8 replies to this topic

[ic3m4n]

Hello all, I am currently making a temperature converter, and am in the process of working out the bugs of one of my functions. One of the things I need to do in order to get the function working properly, is to get the size of a char array which is filled by input to the user. How do I do this? Essentially what I want to be able to do is take a number as input from the user and figure out how many digits are in the number. The array must be of type char because there is additional info included in the input. I have this bit of the code in a separate file trying to get it to run so it will work in the larger program. This is what I have thus far:

#include <stdio.h>

#include <stdlib.h>


char * getNumber()

{

   char *number;

   int i;

  

   number = (char*)calloc(50,sizeof(char));


   for(i=0; i<49; i++)

   {

      number[i] = fgetc(stdin);

      if(number[i] == '\n')

      {

         number[i] = '\0';

         break;

      }

   }

}


int main(int argc, char* argv[])

{

   char *num;

   int n;

   num = (char*) calloc(50, sizeof(char));


   printf("Give me a number: ");


   num = getNumber();

  

   n = sizeof(*num)/sizeof(char);

   printf("Your number has %d digits\n", n);


   return 0;

}

F.Y.I. I am using VIM and GCC

[mnirahd]

Hi,

I notice a mistake in your function

char * getNumber()

{

   char *number;

   int i;

  

   number = (char*)calloc(50,sizeof(char));


   for(i=0; i<49; i++)

   {

      number[i] = fgetc(stdin);

      if(number[i] == '\n')

      {

         number[i] = '\0';

         break;

      }

   }

}

you're returning nothing from this function

so the correction should be like

char * getNumber()

{

   char *number;

   int i;

  

   number = (char*)calloc(50,sizeof(char));


   for(i=0; i<49; i++)

   {

      number[i] = fgetc(stdin);

      if(number[i] == '\n')

      {

         number[i] = '\0';

         return number;

      }

   }

  //we make sure that the last correct is string terminator character.

   number[49] = '\0';

   return number;

}

Now since we always put '\0' after the last character input by the user: so you can determine the size of array as follow

  int sizeofArray = strlen(num);

I hope this helps!

Munir

[AdvMutant]

You don't always need \0.

char ch[20] = 'c'; // We need a terminating null.

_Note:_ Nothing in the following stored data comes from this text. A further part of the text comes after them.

File: config.mk
export PLATFORM = sky130hd
export DESIGN_NAME = led_blink_ctrl
export DESIGN_NICKNAME = d
export VERILOG_FILES = /design/src/rtl/led_ctrl_pkg.sv /design/src/rtl/led_reg_bank.sv /design/src/rtl/led_blink_timer.sv /design/src/rtl/led_code_dec.sv /design/src/rtl/led_blink_ctrl.sv
export SDC_FILE = /design/constraint.sdc
export NUM_CORES = 1
export LEC_CHECK = 0
export ABC_AREA = 1
export BUFFER_PORTS_ARGS = -buffer_cell sky130_fd_sc_hd__buf_4
export CAP_MARGIN = 10
export CELL_PAD_IN_SITES_DETAIL_PLACEMENT = 1
export CELL_PAD_IN_SITES_GLOBAL_PLACEMENT = 1
export CORE_UTILIZATION = 30
export CTS_CLUSTER_SIZE = 30
export DETAILED_ROUTE_END_ITERATION = 8
export PLACE_DENSITY = 0.63
export SLEW_MARGIN = 0
export SYNTH_ARGS = -nofsm -noshare
export SYNTH_HDL_FRONTEND = slang
export SYNTH_SLANG_ARGS = --single-unit
File: constraint.sdc
create_clock -name clk -period 2.1 [get_ports clk]
set_input_delay 0.42 -clock clk [delete_from_list [all_inputs] [get_ports clk]]
set_output_delay 0.42 -clock clk [all_outputs]
set_load 0.01 [all_outputs]
File: src/rtl/led_ctrl_pkg.sv
package led_ctrl_pkg;

  localparam int NIB_W      = 4;
  localparam int BYTE_W     = 2 * NIB_W;
  localparam int REG_COUNT  = 5;
  localparam int NIB_COUNT  = 2 * REG_COUNT;
  localparam int SLOT_COUNT = 6;

  typedef enum logic [1:0] {
    RATE_NONE,
    RATE_STEADY,
    RATE_SLOW,
    RATE_FAST
  } rate_e;

  typedef enum logic [1:0] {
    HUE_NONE,
    HUE_RED,
    HUE_GREEN,
    HUE_BLUE
  } hue_e;

  typedef struct packed {
    hue_e  hue;
    rate_e rate;
  } drive_t;

  // Nibble n sits in register n/2, high half when n is odd.
  function automatic bit nib_present(int board, int nib);
    if (board == 0) begin
      return nib < 6;
    end
    return (nib == 0) || (nib == 2) || (nib == 6) || (nib == 7) || (nib == 8);
  endfunction

  function automatic int slot_nib(int board, int slot);
    if (board == 0) begin
      return slot;
    end
    case (slot)
      0:       return 0;
      1:       return 2;
      2:       return 6;
      3:       return 7;
      default: return -1;
    endcase
  endfunction

  function automatic int blue_nib(int board);
    return (board == 1) ? 8 : -1;
  endfunction

endpackage

File: src/rtl/led_reg_bank.sv
module led_reg_bank
  import led_ctrl_pkg::*;
#(
  parameter int BOARD  = 0,
  parameter int ADDR_W = 8,
  parameter int BASE   = 32'h20
) (
  input  logic                        clk,
  input  logic                        rst_n,
  input  logic [ADDR_W-1:0]           addr,
  input  logic                        wr_en,
  input  logic [BYTE_W-1:0]           wr_data,
  output logic [BYTE_W-1:0]           rd_data,
  output logic [NIB_COUNT*NIB_W-1:0]  nib_flat
);

  localparam int IDX_W = $clog2(REG_COUNT);

  logic [ADDR_W-1:0] offset;
  logic              hit;
  logic [IDX_W-1:0]  idx;

  assign offset = addr - ADDR_W'(BASE);
  assign hit    = (addr >= ADDR_W'(BASE)) && (offset < ADDR_W'(REG_COUNT));
  assign idx    = offset[IDX_W-1:0];

  for (genvar n = 0; n < NIB_COUNT; n++) begin : g_nib
    if (nib_present(BOARD, n)) begin : g_store
      logic [NIB_W-1:0] code_q;
      logic [NIB_W-1:0] code_d;
      logic             code_en;

      always_comb begin
        code_en = wr_en && hit && (idx == IDX_W'(n / 2));
        code_d  = wr_data[(n % 2) * NIB_W +: NIB_W];
      end

      always_ff @(posedge clk or negedge rst_n) begin
        if (!rst_n) begin
          code_q <= '0;
        end else if (code_en) begin
          code_q <= code_d;
        end
      end

      assign nib_flat[n * NIB_W +: NIB_W] = code_q;
    end else begin : g_absent
      assign nib_flat[n * NIB_W +: NIB_W] = '0;
    end
  end

  logic [BYTE_W-1:0] rd_d;
  logic [BYTE_W-1:0] rd_q;

  always_comb begin
    rd_d = '0;
    for (int r = 0; r < REG_COUNT; r++) begin
      if (hit && (idx == IDX_W'(r))) begin
        rd_d = nib_flat[r * BYTE_W +: BYTE_W];
      end
    end
  end

  always_ff @(posedge clk or negedge rst_n) begin
    if (!rst_n) begin
      rd_q <= '0;
    end else begin
      rd_q <= rd_d;
    end
  end

  assign rd_data = rd_q;

endmodule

char ch [20]= "c"; // The computer reads it like 'c' and adds '\0' automatically.

Also, Keep in mind that strlen() is an ANSII C functions, and you have to include string.h to use it.

[Alexander]

AdvMutant said:

char ch[20] = 'c'; // We need a terminating null..

You are assigning a char constant to a char array, that doesn't compile

AdvMutant said:

char ch [20]= "c";

Correct, because it is initialized with null terminators: chr[20] = "c" == 0x64 0x00 0x00 0x00 ... 0x00 0x00 0x00
if not initialized or memset'd it requires null termination to verify array bounds at execution time.

[AdvMutant]

Yeah, I just tested it and it won't run. Sorry :c-lol:
Well, then the following will -

char ch[20]; // We need a terminating null..
ch[0] = 'c'; ch[1] = '\0';

[ic3m4n]

Thanks, I've already gotten it solved, and I noticed that I didn't return anything in my function lol, this is because I was actually calling it from a custom header file, but I didn't want to confuse you guys so I re-wrote it really quick and just forgot the return.

[Muted]

ic3m4n said:

Thanks, I've already gotten it solved, and I noticed that I didn't return anything in my function lol, this is because I was actually calling it from a custom header file, but I didn't want to confuse you guys so I re-wrote it really quick and just forgot the return.

Hello, ic3m4n.

Didn't you post his on another forum...? Hack Forums
I do believe I answered you there... I've nothing against posting on multiple forums, just curious though.

[ic3m4n]

Yes Muted, I also posted this over there, wasn't sure where I would get the quicker answer, and wanted to have a wider community of people to help me. Also, thanks for the help.

[AdvMutant]

Hey guys. I was just messing with pointers to pointers and pointers to multi-dimensional arrays, and I found a way to determine the size of an array of any time. Here's the code -

int y[40], size;

size = sizeof(y) / sizeof(int);

You get the total size of an array in bytes, and divide it by the size of an element, in bytes. The result is the number of elements in an array. It doesn't work with pointers[like strlen()], but it's still useful. The only reason I posted it is because I saw some guy on another site saying that "it's impossible to get the size of a non-character array in C", so I proved it is.